Which lines in the records below contain the word "stage"? Copy each one.

____________

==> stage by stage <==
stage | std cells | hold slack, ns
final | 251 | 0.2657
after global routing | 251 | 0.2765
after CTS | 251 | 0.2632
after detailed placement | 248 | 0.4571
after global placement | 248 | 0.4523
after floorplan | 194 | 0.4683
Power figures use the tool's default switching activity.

____________

» Solution to the problem
==> stage by stage <==
stage | std cells | hold slack, ns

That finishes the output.